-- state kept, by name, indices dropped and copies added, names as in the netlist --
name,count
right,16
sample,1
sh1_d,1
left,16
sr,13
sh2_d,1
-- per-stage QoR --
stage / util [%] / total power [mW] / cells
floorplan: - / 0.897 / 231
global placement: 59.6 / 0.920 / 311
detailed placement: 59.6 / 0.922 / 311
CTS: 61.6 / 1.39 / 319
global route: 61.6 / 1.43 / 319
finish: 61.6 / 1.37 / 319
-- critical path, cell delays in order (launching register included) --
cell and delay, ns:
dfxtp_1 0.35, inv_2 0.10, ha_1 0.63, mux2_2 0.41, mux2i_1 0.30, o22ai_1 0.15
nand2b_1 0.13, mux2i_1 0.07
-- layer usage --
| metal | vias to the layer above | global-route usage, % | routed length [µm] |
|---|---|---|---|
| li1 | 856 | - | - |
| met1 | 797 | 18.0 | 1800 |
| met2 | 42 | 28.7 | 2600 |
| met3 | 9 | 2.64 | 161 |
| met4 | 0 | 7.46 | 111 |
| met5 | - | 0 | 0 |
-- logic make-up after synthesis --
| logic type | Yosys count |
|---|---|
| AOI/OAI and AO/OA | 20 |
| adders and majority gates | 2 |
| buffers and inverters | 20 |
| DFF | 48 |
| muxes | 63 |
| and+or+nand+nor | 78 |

-------------------------

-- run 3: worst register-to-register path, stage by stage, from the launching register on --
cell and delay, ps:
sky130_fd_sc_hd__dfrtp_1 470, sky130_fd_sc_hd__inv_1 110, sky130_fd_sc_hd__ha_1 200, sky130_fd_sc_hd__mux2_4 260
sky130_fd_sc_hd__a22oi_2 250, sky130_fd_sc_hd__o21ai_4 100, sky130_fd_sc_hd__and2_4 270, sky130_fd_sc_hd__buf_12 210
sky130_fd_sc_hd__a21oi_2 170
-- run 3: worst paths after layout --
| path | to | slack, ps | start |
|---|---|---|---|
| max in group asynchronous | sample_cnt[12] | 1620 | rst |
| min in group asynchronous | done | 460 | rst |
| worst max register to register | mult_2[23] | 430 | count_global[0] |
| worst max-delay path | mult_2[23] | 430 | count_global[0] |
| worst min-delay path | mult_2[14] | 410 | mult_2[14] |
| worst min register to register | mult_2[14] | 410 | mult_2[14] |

-------------------------

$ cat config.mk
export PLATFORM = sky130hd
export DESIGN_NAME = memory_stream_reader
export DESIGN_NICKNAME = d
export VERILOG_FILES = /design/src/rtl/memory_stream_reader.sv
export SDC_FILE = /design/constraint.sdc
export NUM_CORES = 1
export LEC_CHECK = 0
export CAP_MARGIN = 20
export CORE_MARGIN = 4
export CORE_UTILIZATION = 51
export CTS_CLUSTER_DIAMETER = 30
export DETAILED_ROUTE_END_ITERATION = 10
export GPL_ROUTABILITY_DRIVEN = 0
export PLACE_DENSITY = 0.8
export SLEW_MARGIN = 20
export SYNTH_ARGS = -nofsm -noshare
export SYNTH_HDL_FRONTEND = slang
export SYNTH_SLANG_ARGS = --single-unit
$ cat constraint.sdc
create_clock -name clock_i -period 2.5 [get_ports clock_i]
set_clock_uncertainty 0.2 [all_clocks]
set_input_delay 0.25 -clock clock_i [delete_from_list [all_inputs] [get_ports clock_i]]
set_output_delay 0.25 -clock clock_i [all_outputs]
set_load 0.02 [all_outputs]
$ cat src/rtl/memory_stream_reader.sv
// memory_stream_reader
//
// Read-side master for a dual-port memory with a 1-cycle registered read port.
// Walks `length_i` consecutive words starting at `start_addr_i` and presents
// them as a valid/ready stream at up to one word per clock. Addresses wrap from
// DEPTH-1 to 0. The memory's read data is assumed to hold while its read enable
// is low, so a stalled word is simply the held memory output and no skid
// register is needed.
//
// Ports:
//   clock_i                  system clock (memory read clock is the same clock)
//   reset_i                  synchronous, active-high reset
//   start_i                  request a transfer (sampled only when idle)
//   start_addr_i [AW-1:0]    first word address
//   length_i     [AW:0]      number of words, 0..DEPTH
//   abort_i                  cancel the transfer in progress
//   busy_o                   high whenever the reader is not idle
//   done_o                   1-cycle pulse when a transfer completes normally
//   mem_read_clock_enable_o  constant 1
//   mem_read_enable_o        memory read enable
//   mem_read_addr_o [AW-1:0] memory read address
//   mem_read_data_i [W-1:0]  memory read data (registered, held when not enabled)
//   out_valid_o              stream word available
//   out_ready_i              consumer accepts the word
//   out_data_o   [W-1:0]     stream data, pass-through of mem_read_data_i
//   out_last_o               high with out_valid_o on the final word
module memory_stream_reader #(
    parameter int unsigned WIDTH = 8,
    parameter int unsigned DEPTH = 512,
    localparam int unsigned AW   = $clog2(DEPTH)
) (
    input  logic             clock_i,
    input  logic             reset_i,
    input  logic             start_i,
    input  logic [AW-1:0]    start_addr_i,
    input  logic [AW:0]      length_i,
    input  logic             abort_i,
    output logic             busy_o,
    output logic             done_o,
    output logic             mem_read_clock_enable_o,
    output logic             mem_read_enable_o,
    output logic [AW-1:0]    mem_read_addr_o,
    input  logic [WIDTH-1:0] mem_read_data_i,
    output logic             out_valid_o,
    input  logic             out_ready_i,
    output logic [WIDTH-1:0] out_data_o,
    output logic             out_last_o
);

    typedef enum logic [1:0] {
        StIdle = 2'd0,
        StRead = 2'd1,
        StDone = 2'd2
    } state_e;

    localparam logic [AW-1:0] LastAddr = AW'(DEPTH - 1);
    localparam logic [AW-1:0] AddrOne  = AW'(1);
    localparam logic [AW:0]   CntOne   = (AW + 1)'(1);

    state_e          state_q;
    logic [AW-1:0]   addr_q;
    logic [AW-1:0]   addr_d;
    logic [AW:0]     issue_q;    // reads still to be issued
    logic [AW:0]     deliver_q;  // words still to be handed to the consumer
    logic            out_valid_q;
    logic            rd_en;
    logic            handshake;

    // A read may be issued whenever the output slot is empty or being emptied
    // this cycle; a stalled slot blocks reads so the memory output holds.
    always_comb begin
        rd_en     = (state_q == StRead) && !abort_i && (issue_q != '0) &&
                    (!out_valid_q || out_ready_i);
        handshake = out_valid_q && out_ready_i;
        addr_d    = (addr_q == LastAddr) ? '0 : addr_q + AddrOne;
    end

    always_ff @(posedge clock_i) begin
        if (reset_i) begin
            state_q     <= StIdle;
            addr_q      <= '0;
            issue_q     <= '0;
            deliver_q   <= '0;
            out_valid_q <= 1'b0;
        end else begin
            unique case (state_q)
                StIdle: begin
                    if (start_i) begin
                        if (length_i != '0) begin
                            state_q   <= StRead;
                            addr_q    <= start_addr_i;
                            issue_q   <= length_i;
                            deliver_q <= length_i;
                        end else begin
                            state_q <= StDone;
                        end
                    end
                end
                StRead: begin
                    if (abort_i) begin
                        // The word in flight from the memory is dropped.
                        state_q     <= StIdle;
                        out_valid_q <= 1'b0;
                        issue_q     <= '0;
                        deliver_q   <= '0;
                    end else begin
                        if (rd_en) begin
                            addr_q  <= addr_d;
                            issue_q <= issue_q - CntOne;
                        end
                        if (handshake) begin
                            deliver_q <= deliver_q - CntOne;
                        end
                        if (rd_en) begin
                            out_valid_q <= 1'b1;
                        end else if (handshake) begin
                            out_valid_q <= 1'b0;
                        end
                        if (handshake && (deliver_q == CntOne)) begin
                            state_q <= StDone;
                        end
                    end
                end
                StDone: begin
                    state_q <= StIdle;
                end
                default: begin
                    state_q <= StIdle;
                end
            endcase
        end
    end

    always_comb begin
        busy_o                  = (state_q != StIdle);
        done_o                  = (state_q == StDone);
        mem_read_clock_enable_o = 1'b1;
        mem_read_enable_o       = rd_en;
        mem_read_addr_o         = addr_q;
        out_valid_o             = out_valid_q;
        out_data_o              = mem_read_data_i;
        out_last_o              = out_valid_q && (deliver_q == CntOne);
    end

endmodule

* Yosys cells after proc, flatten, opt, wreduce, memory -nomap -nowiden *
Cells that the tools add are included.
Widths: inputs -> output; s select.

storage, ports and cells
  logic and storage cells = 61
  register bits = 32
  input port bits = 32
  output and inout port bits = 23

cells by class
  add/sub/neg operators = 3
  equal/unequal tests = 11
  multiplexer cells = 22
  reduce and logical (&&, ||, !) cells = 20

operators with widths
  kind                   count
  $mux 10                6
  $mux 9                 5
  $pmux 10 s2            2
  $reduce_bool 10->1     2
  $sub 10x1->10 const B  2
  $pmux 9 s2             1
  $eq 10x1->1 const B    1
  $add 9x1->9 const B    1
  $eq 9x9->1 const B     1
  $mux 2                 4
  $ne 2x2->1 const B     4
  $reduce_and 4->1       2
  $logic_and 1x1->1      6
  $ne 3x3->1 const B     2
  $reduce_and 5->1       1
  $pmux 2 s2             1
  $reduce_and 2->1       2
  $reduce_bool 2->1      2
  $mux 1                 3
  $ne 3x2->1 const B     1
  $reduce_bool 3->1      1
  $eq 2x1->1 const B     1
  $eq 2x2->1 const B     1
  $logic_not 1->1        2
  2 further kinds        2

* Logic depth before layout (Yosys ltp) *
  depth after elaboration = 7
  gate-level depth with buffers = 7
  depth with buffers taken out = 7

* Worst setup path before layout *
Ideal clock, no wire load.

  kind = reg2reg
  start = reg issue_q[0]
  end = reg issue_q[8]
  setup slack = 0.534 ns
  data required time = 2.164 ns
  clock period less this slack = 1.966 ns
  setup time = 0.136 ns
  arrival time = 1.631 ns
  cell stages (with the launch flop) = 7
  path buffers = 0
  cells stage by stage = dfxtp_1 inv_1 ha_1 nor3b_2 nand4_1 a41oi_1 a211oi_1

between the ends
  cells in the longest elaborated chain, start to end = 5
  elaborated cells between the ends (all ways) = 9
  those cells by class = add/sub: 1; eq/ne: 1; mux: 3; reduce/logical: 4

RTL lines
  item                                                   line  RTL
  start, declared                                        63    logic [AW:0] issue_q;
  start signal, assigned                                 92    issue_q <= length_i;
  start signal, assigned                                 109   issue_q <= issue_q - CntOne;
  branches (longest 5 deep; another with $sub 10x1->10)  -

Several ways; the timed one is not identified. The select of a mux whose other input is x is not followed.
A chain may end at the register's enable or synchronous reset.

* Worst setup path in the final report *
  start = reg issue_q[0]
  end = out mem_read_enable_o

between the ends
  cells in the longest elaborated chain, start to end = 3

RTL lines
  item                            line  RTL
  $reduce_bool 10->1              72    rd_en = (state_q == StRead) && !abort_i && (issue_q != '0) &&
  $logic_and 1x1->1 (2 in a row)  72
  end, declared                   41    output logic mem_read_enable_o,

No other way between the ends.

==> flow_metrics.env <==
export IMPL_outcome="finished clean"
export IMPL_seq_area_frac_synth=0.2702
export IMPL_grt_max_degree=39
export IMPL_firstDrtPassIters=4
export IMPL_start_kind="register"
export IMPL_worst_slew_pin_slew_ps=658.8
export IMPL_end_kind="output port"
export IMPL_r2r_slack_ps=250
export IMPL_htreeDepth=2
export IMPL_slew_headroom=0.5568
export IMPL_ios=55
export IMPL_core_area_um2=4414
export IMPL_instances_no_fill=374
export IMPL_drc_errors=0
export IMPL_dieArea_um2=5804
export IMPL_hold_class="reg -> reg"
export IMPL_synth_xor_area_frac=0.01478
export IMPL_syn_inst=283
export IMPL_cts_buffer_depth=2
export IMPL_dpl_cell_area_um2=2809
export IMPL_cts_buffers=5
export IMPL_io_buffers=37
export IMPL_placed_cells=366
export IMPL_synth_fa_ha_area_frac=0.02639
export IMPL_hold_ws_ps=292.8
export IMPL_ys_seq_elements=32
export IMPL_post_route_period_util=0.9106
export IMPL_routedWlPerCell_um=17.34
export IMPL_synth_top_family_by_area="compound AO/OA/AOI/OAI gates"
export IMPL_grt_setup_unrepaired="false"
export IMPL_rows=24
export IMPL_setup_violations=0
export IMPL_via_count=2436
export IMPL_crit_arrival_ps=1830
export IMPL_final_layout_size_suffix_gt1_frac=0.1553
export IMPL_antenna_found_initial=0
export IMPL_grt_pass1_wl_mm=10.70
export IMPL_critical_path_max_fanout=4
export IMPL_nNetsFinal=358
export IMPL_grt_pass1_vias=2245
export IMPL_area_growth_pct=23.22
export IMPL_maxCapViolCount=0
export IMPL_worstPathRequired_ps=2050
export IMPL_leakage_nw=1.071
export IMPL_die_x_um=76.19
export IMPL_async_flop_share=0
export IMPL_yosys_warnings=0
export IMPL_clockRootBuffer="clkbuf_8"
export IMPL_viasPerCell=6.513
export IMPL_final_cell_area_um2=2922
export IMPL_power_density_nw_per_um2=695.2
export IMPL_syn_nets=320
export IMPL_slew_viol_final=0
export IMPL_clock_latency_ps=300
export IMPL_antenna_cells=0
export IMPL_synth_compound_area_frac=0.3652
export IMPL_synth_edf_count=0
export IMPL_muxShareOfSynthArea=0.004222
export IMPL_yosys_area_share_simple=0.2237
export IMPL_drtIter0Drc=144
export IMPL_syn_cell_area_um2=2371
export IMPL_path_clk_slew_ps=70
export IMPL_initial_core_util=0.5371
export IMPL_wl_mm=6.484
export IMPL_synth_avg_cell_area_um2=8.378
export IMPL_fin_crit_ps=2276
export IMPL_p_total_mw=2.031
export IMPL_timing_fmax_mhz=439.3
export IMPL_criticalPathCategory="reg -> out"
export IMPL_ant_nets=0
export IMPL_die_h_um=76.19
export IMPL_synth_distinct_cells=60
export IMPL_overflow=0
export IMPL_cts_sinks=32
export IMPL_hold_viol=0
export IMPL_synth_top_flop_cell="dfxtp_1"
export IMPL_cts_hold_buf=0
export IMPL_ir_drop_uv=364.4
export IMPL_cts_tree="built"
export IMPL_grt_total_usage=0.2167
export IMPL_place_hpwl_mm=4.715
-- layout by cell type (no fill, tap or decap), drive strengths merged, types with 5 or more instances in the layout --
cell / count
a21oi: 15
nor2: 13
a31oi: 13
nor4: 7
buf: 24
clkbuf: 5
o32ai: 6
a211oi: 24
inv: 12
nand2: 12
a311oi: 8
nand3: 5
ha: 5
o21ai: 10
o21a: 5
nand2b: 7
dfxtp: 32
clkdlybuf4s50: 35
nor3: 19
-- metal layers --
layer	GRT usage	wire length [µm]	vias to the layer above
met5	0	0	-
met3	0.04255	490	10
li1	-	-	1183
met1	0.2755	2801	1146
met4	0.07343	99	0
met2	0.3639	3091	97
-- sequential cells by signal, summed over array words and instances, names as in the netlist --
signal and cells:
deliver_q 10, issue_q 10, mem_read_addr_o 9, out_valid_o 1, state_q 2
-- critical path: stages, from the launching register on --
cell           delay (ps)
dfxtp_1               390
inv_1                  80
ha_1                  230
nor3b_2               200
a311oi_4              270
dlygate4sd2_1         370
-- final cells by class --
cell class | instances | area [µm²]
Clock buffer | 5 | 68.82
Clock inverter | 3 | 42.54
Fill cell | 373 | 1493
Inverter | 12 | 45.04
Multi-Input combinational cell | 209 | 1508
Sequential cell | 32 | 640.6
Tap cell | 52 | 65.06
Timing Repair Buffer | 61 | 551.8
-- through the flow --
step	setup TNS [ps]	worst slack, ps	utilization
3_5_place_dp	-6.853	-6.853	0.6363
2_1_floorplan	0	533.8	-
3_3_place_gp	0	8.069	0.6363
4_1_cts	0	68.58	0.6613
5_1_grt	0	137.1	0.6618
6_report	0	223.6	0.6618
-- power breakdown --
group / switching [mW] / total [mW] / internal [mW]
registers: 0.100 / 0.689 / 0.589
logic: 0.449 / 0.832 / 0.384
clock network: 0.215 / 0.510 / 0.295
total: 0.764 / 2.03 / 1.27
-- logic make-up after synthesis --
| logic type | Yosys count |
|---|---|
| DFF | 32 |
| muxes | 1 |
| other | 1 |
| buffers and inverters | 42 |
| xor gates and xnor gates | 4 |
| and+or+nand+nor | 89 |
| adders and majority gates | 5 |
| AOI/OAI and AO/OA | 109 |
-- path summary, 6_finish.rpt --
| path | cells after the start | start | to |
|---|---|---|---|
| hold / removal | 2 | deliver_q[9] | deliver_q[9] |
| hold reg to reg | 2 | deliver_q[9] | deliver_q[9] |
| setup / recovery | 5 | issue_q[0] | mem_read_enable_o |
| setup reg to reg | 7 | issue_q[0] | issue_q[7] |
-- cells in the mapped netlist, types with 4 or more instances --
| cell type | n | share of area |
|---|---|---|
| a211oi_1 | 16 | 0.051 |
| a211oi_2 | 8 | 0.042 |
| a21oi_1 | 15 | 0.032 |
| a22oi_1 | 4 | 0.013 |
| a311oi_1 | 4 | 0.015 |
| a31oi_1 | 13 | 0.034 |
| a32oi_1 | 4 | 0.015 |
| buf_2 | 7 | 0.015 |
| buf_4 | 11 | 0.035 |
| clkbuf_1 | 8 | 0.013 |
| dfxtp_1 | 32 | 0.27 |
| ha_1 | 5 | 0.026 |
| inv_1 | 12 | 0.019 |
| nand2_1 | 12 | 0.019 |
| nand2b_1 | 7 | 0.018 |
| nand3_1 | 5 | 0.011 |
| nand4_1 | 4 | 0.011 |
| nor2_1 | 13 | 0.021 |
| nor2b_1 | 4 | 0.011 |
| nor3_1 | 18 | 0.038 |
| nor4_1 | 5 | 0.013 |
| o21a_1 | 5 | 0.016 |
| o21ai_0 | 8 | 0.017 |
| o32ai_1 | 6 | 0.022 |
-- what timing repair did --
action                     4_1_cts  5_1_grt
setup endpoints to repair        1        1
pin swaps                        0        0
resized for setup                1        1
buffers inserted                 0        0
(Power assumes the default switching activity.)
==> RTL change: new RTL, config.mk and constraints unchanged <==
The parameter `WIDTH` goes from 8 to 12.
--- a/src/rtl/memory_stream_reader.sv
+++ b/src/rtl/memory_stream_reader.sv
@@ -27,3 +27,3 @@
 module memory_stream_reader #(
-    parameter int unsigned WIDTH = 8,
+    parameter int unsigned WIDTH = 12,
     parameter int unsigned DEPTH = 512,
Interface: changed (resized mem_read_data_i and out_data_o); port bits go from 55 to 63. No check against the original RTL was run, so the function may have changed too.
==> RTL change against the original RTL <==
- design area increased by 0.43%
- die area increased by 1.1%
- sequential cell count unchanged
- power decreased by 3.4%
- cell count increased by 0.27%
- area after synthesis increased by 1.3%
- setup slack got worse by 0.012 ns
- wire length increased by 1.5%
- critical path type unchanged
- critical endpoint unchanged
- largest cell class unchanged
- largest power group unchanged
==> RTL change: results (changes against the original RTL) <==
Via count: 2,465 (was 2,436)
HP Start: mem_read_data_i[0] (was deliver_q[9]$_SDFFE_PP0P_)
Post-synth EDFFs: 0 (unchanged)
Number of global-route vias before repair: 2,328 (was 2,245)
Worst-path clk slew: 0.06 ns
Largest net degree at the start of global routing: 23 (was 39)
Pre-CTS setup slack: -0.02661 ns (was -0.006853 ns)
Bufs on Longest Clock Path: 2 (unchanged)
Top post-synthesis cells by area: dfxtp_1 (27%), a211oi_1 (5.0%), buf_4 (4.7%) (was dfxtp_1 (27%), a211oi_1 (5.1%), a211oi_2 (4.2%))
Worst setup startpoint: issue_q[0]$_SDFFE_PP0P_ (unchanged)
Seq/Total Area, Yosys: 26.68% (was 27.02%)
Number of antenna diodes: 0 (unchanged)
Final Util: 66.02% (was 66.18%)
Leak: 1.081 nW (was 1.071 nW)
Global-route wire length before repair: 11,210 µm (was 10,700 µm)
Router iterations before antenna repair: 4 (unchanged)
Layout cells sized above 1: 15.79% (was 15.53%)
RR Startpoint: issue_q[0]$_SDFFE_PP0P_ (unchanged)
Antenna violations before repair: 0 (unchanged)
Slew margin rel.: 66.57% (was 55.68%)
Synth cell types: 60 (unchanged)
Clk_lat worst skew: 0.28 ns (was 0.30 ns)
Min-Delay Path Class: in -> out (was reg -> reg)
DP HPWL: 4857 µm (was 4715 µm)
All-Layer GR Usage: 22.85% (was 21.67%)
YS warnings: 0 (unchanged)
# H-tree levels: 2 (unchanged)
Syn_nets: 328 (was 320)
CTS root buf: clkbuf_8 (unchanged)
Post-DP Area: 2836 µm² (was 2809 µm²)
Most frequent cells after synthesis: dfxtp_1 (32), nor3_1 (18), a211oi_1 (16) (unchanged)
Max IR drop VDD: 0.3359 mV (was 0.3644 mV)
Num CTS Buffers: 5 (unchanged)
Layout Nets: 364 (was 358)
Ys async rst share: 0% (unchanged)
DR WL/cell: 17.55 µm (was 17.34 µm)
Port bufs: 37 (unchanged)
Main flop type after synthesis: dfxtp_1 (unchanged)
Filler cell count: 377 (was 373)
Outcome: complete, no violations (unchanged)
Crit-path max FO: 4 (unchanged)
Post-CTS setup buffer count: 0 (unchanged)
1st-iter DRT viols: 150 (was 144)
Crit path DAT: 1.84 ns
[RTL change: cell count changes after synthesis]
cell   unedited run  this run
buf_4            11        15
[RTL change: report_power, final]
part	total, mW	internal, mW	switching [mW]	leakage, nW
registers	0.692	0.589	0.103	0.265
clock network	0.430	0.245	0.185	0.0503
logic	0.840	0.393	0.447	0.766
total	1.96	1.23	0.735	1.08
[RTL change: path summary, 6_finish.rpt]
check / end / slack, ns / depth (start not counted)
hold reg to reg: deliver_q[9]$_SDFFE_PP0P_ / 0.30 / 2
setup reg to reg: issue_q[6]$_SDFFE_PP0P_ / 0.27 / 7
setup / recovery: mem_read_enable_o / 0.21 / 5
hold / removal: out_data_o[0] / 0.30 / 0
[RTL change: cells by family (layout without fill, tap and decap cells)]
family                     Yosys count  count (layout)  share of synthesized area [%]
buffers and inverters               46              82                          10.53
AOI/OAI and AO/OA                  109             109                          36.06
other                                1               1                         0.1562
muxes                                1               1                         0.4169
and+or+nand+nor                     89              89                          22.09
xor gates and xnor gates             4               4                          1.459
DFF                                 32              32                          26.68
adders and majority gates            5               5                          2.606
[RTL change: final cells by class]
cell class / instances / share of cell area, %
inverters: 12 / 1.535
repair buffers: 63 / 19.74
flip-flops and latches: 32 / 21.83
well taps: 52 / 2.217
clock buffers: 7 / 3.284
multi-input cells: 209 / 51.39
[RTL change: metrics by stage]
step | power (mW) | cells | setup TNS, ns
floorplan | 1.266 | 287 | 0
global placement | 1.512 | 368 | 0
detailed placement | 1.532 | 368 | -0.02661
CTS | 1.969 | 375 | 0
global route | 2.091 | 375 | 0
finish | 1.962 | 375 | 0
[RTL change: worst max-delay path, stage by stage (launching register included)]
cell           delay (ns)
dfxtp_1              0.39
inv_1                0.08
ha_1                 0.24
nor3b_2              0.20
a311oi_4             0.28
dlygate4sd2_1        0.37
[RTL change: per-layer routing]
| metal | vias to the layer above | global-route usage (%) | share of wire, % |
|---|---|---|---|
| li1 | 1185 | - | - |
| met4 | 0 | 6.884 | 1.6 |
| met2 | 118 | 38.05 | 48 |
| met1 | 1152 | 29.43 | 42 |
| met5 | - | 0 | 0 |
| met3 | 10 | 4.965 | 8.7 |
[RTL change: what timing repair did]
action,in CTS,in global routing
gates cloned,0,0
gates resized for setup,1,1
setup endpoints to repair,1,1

-------------------------

### What you will do
Output the lines above exactly, but only those between the line holding "path | mult_2[14] | 410 | mult_2[14] |" and the line holding "register | mult_2[14] | 410 | mult_2[14] |", inclusive.

### Solution for this problem
| worst min-delay path | mult_2[14] | 410 | mult_2[14] |
| worst min register to register | mult_2[14] | 410 | mult_2[14] |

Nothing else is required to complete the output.